## PROBLEM DESCRIPTION
Repeat the records. Match each character exactly.

## DATA EXTRACT
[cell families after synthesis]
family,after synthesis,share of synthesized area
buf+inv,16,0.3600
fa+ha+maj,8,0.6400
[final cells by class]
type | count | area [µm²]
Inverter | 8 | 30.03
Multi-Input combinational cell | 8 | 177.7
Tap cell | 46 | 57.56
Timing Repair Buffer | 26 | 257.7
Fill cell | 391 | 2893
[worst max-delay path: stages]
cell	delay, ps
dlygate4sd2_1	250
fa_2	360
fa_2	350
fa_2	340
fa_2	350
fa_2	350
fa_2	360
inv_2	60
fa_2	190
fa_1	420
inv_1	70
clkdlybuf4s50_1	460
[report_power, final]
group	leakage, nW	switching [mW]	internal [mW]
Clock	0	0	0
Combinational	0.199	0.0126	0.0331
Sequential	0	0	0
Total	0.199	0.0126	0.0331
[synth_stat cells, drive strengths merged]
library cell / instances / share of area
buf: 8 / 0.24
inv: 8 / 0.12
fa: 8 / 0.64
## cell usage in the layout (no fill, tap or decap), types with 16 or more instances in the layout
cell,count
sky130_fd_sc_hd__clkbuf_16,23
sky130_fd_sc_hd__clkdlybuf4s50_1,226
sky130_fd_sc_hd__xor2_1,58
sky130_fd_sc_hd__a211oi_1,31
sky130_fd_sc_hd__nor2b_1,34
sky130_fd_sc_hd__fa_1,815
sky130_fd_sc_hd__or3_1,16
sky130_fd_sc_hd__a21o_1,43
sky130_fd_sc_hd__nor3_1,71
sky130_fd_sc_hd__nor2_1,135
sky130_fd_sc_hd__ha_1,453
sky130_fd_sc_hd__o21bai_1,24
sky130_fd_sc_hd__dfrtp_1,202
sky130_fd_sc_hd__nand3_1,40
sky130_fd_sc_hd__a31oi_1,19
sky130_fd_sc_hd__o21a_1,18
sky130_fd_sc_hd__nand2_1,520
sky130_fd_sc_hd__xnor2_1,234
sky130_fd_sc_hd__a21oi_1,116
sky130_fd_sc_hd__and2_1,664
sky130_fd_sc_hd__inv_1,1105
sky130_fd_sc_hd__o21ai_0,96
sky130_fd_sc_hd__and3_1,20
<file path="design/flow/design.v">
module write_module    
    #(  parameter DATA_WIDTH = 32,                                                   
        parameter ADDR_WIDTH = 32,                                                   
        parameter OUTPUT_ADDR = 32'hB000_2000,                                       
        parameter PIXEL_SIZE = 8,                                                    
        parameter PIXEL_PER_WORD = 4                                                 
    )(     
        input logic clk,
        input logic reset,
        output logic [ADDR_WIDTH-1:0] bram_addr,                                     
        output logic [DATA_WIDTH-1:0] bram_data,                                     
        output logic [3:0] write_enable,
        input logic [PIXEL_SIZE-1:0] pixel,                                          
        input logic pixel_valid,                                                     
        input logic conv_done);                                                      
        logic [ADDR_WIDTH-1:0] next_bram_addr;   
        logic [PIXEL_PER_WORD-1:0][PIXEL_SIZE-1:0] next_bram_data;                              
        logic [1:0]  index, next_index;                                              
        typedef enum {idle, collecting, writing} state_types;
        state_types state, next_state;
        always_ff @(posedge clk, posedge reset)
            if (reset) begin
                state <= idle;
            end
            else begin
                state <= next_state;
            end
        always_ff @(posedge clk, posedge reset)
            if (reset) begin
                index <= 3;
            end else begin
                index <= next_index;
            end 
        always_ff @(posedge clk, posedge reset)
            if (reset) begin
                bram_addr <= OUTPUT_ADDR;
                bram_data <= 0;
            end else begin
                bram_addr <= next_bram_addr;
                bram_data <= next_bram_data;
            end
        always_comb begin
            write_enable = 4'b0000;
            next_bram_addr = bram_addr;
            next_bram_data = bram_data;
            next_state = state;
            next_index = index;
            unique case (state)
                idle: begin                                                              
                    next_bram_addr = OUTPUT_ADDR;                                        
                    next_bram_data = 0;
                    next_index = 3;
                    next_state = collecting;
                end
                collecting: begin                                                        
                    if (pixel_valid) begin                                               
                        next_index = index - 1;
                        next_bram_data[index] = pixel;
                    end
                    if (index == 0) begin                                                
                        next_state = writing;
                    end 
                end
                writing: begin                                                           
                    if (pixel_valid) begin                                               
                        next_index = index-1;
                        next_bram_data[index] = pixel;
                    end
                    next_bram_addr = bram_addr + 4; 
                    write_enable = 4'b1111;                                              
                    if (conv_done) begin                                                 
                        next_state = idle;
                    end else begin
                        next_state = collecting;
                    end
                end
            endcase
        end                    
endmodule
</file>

## RESPONSE TO THIS EXERCISE
[cell families after synthesis]
family,after synthesis,share of synthesized area
buf+inv,16,0.3600
fa+ha+maj,8,0.6400
[final cells by class]
type | count | area [µm²]
Inverter | 8 | 30.03
Multi-Input combinational cell | 8 | 177.7
Tap cell | 46 | 57.56
Timing Repair Buffer | 26 | 257.7
Fill cell | 391 | 2893
[worst max-delay path: stages]
cell	delay, ps
dlygate4sd2_1	250
fa_2	360
fa_2	350
fa_2	340
fa_2	350
fa_2	350
fa_2	360
inv_2	60
fa_2	190
fa_1	420
inv_1	70
clkdlybuf4s50_1	460
[report_power, final]
group	leakage, nW	switching [mW]	internal [mW]
Clock	0	0	0
Combinational	0.199	0.0126	0.0331
Sequential	0	0	0
Total	0.199	0.0126	0.0331
[synth_stat cells, drive strengths merged]
library cell / instances / share of area
buf: 8 / 0.24
inv: 8 / 0.12
fa: 8 / 0.64
## cell usage in the layout (no fill, tap or decap), types with 16 or more instances in the layout
cell,count
sky130_fd_sc_hd__clkbuf_16,23
sky130_fd_sc_hd__clkdlybuf4s50_1,226
sky130_fd_sc_hd__xor2_1,58
sky130_fd_sc_hd__a211oi_1,31
sky130_fd_sc_hd__nor2b_1,34
sky130_fd_sc_hd__fa_1,815
sky130_fd_sc_hd__or3_1,16
sky130_fd_sc_hd__a21o_1,43
sky130_fd_sc_hd__nor3_1,71
sky130_fd_sc_hd__nor2_1,135
sky130_fd_sc_hd__ha_1,453
sky130_fd_sc_hd__o21bai_1,24
sky130_fd_sc_hd__dfrtp_1,202
sky130_fd_sc_hd__nand3_1,40
sky130_fd_sc_hd__a31oi_1,19
sky130_fd_sc_hd__o21a_1,18
sky130_fd_sc_hd__nand2_1,520
sky130_fd_sc_hd__xnor2_1,234
sky130_fd_sc_hd__a21oi_1,116
sky130_fd_sc_hd__and2_1,664
sky130_fd_sc_hd__inv_1,1105
sky130_fd_sc_hd__o21ai_0,96
sky130_fd_sc_hd__and3_1,20
<file path="design/flow/design.v">
module write_module    
    #(  parameter DATA_WIDTH = 32,                                                   
        parameter ADDR_WIDTH = 32,                                                   
        parameter OUTPUT_ADDR = 32'hB000_2000,                                       
        parameter PIXEL_SIZE = 8,                                                    
        parameter PIXEL_PER_WORD = 4                                                 
    )(     
        input logic clk,
        input logic reset,
        output logic [ADDR_WIDTH-1:0] bram_addr,                                     
        output logic [DATA_WIDTH-1:0] bram_data,                                     
        output logic [3:0] write_enable,
        input logic [PIXEL_SIZE-1:0] pixel,                                          
        input logic pixel_valid,                                                     
        input logic conv_done);                                                      
        logic [ADDR_WIDTH-1:0] next_bram_addr;   
        logic [PIXEL_PER_WORD-1:0][PIXEL_SIZE-1:0] next_bram_data;                              
        logic [1:0]  index, next_index;                                              
        typedef enum {idle, collecting, writing} state_types;
        state_types state, next_state;
        always_ff @(posedge clk, posedge reset)
            if (reset) begin
                state <= idle;
            end
            else begin
                state <= next_state;
            end
        always_ff @(posedge clk, posedge reset)
            if (reset) begin
                index <= 3;
            end else begin
                index <= next_index;
            end 
        always_ff @(posedge clk, posedge reset)
            if (reset) begin
                bram_addr <= OUTPUT_ADDR;
                bram_data <= 0;
            end else begin
                bram_addr <= next_bram_addr;
                bram_data <= next_bram_data;
            end
        always_comb begin
            write_enable = 4'b0000;
            next_bram_addr = bram_addr;
            next_bram_data = bram_data;
            next_state = state;
            next_index = index;
            unique case (state)
                idle: begin                                                              
                    next_bram_addr = OUTPUT_ADDR;                                        
                    next_bram_data = 0;
                    next_index = 3;
                    next_state = collecting;
                end
                collecting: begin                                                        
                    if (pixel_valid) begin                                               
                        next_index = index - 1;
                        next_bram_data[index] = pixel;
                    end
                    if (index == 0) begin                                                
                        next_state = writing;
                    end 
                end
                writing: begin                                                           
                    if (pixel_valid) begin                                               
                        next_index = index-1;
                        next_bram_data[index] = pixel;
                    end
                    next_bram_addr = bram_addr + 4; 
                    write_enable = 4'b1111;                                              
                    if (conv_done) begin                                                 
                        next_state = idle;
                    end else begin
                        next_state = collecting;
                    end
                end
            endcase
        end                    
endmodule
</file>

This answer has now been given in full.